Collected data
# # #
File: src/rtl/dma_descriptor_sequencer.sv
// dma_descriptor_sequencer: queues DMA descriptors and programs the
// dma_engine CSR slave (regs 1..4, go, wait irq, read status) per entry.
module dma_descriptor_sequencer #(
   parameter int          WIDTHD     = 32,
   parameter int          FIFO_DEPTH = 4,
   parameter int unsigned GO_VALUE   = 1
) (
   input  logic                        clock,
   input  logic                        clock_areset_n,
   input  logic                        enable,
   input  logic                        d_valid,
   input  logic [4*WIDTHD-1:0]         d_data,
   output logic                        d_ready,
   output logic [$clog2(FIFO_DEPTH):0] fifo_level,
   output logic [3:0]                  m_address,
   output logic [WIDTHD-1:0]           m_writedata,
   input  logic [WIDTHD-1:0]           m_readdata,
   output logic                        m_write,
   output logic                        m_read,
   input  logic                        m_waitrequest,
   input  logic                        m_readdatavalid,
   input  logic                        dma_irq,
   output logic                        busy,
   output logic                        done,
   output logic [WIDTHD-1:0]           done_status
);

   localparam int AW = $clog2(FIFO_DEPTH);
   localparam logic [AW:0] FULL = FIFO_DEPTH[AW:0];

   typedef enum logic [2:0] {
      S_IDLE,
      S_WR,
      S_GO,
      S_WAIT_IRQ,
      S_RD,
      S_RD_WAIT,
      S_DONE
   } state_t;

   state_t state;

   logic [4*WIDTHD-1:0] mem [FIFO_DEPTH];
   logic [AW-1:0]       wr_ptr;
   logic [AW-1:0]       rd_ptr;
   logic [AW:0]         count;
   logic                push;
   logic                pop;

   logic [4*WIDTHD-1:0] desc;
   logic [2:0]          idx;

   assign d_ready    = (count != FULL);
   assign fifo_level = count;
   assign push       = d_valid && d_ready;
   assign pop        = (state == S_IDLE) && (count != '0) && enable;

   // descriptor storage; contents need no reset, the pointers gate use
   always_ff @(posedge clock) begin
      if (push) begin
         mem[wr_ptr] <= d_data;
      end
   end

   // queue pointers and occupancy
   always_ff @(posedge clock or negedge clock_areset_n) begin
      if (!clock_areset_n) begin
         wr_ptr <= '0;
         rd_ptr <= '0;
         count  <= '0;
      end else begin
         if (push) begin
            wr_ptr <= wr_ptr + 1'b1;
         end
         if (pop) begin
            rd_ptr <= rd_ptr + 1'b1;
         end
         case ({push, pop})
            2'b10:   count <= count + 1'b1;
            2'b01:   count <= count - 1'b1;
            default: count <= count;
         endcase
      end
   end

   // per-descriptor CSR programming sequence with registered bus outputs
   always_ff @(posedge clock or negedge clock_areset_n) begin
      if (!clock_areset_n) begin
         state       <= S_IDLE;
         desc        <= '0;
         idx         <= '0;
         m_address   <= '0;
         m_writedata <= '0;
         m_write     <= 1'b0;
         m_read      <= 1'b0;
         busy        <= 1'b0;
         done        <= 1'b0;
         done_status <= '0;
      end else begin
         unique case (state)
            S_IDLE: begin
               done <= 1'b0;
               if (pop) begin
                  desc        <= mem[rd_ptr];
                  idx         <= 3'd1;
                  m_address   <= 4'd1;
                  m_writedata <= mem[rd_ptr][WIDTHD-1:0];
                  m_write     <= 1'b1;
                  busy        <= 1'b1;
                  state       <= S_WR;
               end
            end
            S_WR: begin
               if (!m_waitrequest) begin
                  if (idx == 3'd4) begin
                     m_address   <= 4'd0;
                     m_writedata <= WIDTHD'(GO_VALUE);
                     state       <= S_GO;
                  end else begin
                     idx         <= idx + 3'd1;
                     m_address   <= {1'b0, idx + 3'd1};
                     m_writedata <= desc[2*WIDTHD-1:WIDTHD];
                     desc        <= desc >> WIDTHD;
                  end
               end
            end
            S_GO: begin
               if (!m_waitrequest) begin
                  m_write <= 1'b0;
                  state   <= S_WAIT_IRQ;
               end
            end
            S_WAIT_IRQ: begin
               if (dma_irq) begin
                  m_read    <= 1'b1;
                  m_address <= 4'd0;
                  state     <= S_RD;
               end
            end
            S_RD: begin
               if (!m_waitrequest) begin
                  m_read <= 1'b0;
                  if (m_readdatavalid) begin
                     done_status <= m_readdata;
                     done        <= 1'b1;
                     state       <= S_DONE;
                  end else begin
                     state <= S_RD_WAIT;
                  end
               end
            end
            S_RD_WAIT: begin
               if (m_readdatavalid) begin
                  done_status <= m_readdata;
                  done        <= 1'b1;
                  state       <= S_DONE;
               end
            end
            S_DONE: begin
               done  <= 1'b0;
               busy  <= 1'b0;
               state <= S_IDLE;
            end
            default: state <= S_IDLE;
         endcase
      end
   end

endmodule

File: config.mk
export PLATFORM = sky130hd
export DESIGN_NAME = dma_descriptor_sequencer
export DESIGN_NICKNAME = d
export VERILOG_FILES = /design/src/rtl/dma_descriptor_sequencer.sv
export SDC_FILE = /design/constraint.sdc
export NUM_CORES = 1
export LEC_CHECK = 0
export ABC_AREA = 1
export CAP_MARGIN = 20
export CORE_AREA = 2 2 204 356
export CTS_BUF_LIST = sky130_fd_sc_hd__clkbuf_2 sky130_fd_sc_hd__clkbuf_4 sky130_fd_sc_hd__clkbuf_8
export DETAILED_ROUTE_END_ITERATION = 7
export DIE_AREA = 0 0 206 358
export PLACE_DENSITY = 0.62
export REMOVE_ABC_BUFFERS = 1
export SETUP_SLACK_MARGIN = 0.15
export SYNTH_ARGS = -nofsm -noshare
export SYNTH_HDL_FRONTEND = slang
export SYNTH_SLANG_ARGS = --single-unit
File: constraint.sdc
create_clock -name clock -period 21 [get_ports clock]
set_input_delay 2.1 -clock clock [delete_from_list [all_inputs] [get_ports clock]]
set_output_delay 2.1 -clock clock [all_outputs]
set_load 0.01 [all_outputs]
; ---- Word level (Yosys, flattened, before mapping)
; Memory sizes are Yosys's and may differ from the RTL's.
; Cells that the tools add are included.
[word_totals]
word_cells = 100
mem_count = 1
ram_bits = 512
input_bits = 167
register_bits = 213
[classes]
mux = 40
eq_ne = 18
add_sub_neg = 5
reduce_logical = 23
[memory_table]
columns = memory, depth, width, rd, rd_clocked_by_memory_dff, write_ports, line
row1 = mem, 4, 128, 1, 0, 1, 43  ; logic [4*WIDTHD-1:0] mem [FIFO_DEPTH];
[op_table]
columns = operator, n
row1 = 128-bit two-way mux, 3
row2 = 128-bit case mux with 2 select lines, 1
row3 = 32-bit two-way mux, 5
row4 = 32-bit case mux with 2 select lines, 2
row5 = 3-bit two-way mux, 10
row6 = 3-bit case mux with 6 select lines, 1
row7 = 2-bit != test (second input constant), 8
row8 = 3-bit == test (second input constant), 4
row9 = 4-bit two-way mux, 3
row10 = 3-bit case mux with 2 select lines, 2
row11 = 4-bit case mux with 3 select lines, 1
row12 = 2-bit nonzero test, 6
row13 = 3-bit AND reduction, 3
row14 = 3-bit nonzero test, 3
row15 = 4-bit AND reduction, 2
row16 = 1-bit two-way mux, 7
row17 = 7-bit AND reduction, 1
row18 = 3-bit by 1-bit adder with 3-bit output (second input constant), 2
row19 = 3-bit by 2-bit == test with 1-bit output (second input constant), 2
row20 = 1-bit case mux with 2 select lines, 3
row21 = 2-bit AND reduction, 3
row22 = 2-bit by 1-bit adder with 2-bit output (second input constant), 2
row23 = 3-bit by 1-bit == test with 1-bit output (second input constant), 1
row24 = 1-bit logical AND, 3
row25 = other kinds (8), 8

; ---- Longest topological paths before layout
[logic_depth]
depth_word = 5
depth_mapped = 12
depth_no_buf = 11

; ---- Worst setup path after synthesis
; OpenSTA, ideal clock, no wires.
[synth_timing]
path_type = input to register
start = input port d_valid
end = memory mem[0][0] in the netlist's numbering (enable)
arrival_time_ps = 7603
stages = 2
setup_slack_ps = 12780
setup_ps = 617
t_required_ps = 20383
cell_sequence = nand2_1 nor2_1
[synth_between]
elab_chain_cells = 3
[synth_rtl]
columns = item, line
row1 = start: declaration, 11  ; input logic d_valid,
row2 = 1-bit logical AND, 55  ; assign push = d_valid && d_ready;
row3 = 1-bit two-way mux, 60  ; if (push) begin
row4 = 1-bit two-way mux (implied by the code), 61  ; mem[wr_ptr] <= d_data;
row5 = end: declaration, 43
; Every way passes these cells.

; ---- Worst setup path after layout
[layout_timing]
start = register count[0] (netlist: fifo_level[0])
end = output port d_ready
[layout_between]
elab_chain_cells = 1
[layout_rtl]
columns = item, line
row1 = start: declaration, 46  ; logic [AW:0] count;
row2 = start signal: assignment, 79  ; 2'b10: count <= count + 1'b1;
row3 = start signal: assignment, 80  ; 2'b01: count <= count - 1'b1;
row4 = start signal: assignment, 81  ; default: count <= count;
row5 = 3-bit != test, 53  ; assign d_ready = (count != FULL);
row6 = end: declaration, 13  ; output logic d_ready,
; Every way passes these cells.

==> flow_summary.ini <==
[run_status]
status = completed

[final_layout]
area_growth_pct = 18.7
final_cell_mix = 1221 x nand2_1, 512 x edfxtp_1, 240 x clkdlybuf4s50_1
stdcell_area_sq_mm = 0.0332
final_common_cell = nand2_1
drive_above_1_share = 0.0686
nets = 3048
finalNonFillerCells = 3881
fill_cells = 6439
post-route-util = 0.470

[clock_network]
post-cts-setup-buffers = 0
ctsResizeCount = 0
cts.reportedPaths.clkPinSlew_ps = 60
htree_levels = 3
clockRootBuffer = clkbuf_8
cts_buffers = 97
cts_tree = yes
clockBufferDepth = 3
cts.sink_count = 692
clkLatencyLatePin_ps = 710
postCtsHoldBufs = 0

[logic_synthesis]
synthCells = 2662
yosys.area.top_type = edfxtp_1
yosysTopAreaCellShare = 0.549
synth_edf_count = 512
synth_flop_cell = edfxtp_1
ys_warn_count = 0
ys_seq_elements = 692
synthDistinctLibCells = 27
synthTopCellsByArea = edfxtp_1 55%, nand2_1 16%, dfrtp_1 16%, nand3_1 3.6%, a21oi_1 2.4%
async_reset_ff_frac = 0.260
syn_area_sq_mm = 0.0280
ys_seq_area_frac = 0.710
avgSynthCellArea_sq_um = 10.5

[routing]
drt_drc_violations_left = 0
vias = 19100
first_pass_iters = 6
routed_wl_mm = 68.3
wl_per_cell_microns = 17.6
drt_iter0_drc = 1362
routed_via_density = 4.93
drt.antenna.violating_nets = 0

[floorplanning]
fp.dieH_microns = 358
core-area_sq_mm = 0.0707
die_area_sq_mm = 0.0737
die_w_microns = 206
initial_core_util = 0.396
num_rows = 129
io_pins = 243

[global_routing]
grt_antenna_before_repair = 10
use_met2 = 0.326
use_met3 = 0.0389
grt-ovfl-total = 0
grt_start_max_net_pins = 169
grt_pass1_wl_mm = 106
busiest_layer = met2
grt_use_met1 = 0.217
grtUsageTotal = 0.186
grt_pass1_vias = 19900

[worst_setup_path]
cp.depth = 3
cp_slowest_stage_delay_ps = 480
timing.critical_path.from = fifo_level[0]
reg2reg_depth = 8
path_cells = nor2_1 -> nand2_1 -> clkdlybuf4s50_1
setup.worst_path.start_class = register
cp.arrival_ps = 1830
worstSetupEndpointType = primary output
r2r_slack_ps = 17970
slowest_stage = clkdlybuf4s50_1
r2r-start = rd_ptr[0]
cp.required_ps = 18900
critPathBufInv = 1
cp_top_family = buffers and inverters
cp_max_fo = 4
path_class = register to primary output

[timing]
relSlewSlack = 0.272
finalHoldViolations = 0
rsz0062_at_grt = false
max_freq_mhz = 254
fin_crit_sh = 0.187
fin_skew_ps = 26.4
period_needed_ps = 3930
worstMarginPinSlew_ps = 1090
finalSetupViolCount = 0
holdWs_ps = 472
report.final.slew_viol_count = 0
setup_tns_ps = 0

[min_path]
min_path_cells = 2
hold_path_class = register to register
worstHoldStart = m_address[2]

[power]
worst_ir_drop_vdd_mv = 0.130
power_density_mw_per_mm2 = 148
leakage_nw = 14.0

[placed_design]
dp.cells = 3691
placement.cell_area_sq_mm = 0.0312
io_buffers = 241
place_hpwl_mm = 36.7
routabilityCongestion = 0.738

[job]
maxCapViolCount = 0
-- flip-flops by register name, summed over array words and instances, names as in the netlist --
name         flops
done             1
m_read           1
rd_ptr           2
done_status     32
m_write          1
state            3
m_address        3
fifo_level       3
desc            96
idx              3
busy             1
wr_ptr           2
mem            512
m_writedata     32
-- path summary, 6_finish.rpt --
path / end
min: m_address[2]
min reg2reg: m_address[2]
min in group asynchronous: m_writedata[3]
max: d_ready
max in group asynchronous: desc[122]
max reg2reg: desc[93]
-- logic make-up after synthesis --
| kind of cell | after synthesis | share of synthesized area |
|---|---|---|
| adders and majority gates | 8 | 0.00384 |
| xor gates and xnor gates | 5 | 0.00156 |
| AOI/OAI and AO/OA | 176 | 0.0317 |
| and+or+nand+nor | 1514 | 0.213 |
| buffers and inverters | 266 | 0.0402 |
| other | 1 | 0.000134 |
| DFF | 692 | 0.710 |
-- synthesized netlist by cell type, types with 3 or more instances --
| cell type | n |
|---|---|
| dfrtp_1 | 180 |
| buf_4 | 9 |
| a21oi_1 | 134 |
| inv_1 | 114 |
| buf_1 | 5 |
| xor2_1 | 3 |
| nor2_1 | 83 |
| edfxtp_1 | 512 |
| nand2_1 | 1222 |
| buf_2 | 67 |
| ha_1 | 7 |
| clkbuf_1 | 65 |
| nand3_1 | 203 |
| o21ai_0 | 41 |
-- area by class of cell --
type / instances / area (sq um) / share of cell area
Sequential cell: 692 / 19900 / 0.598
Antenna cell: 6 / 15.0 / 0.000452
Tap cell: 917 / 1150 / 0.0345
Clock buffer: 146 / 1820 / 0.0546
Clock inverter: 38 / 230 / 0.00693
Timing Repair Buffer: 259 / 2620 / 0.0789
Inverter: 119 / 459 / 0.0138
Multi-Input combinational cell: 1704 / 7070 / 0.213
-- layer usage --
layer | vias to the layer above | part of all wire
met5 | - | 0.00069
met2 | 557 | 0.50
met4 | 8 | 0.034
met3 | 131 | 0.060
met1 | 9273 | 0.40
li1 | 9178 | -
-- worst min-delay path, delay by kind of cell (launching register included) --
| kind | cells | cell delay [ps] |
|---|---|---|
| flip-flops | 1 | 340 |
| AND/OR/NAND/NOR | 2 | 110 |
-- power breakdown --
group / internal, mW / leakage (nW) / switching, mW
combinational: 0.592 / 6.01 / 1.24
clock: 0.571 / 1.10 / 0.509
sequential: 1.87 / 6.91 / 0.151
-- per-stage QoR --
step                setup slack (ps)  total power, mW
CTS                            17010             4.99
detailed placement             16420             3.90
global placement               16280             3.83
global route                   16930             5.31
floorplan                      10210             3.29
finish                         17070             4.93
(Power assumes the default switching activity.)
# # #
### Activity
Look above for the line with "clock, no wires." and the line with "setup_ps = 617". Write out those two lines and all the lines between them, exactly, and no others.

### Exercise solution
; OpenSTA, ideal clock, no wires.
[synth_timing]
path_type = input to register
start = input port d_valid
end = memory mem[0][0] in the netlist's numbering (enable)
arrival_time_ps = 7603
stages = 2
setup_slack_ps = 12780
setup_ps = 617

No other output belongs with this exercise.